• What is needed:
Your output should be each line from the material below that has the word "step".

• Dataset entries:
## config.mk

```make
export PLATFORM = sky130hd
export DESIGN_NAME = scmt_cell
export DESIGN_NICKNAME = d
export VERILOG_FILES = /design/src/design/scmt_cell.sv
export SDC_FILE = /design/constraint.sdc
export NUM_CORES = 1
export LEC_CHECK = 0
export BUFFER_PORTS_ARGS = -buffer_cell sky130_fd_sc_hd__buf_2
export CAP_MARGIN = 20
export CORE_AREA = 10 10 74 76
export CTS_CLUSTER_SIZE = 8
export DETAILED_ROUTE_END_ITERATION = 10
export DIE_AREA = 0 0 84 86
export PLACE_DENSITY = 0.75
export SYNTH_ARGS = -nofsm -noshare
export SYNTH_HDL_FRONTEND = slang
export SYNTH_SLANG_ARGS = --single-unit
```

## constraint.sdc

```tcl
create_clock -name aclk -period 0.8 [get_ports aclk]
set_input_delay 0.12 -clock aclk [delete_from_list [all_inputs] [get_ports aclk]]
set_output_delay 0.12 -clock aclk [all_outputs]
set_load 0.02 [all_outputs]
```

## src/design/scmt_cell.sv

```systemverilog
// One table cell of the rotating ring: holds a single packed entry and passes
// it to its neighbor whenever the ring advances. No package dependency.
module scmt_cell #(
    parameter int ENTRY_BITS = 52
) (
    input  logic                  aclk,
    input  logic                  shift_en,
    input  logic [ENTRY_BITS-1:0] d_in,
    output logic [ENTRY_BITS-1:0] q_out
);

    logic [ENTRY_BITS-1:0] entry_reg;
    logic [ENTRY_BITS-1:0] entry_next;

    assign entry_next = shift_en ? d_in : entry_reg;

    always_ff @(posedge aclk) begin
        entry_reg <= entry_next;
    end

    assign q_out = entry_reg;

endmodule

```

### Word level (Yosys, flattened, before mapping)

Index checks and enable logic that the tools add are counted.
Widths: inputs -> output; s select.

| word-level totals | value |
|---|---|
| logic and storage cells | 1 |
| input port bits | 54 |
| output and inout bits | 52 |
| bits in registers | 52 |

### Depth between registers and ports, before layout

Gate-level depths: netlist (run 1).

| depth | value |
|---|---|
| depth after elaboration | 0 |
| depth in mapped cells | 0 |
| depth with buffers taken out | 0 |

### Worst setup path before layout (run 1)

Ideal clock, no wire load.

| path | value |
|---|---|
| kind | flip-flop to output port |
| start | reg entry_reg[0] (netlist: q_out[0]) |
| end | out q_out[0] |
| path slack | 0.231 ns |
| arrival | 0.449 ns |
| data required time | 0.680 ns |
| stages on the path, launching flop included | 1 |
| cells stage by stage | edfxtp_1 |

RTL lines:

| item | line | text |
|---|---|---|
| from (decl) | 12 | `logic [ENTRY_BITS-1:0] entry_reg;` |
| from (signal assigned) | 18 | `entry_reg <= entry_next;` |
| to (decl) | 9 | `output logic [ENTRY_BITS-1:0] q_out` |

No word-level cell between the ends.

### Final worst setup path (run 1)

| path | value |
|---|---|
| start | reg entry_reg[20] (netlist: q_out[20]) |
| end | out q_out[20] |

No word-level cell between the ends.

==> results of run 1 <==
## cell usage after synthesis (all sizes together)
cell type	instances	area (sq um)
edfxtp	52	1562
## cells by family after synthesis
group and share of synthesized area (%):
DFF 100.0
## layout by cell type (no fill, tap or decap)
master and count:
buf_12 2, buf_2 68, buf_6 37, clkbuf_8 5, clkinv_1 1, clkinv_2 2, dlygate4sd3_1 51, edfxtp_1 52
## where the power goes
part	switching, uW	leakage (uW)	internal [uW]
Clock	764	0.0000453	594
Combinational	488	0.000723	575
Sequential	85.3	0.000509	3240
## worst max path at each step
stage / to / slack [ps]
2_1_floorplan: q_out[0] / 230
3_3_place_gp: q_out[15] / 40
3_5_place_dp: q_out[1] / 20
4_1_cts: q_out[33] / -190
5_1_grt: q_out[13] / -220
6_report: q_out[20] / -180
## area by class of cell
| class | instances | area share (%) |
|---|---|---|
| Sequential cell | 52 | 51.81 |
| Timing Repair Buffer | 158 | 43.38 |
| Clock buffer | 5 | 2.283 |
| Tap cell | 50 | 2.076 |
| Clock inverter | 3 | 0.4566 |
## metrics by stage
step / util (%) / worst slack, ps
after detailed placement: 55.14 / 23.07
after global placement: 55.14 / 41.37
after CTS: 70.57 / -189.0
final: 75.90 / -183.6
after global routing: 75.90 / -216.4
after floorplan: - / 230.5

• Solution for this exercise:
## worst max path at each step
step / util (%) / worst slack, ps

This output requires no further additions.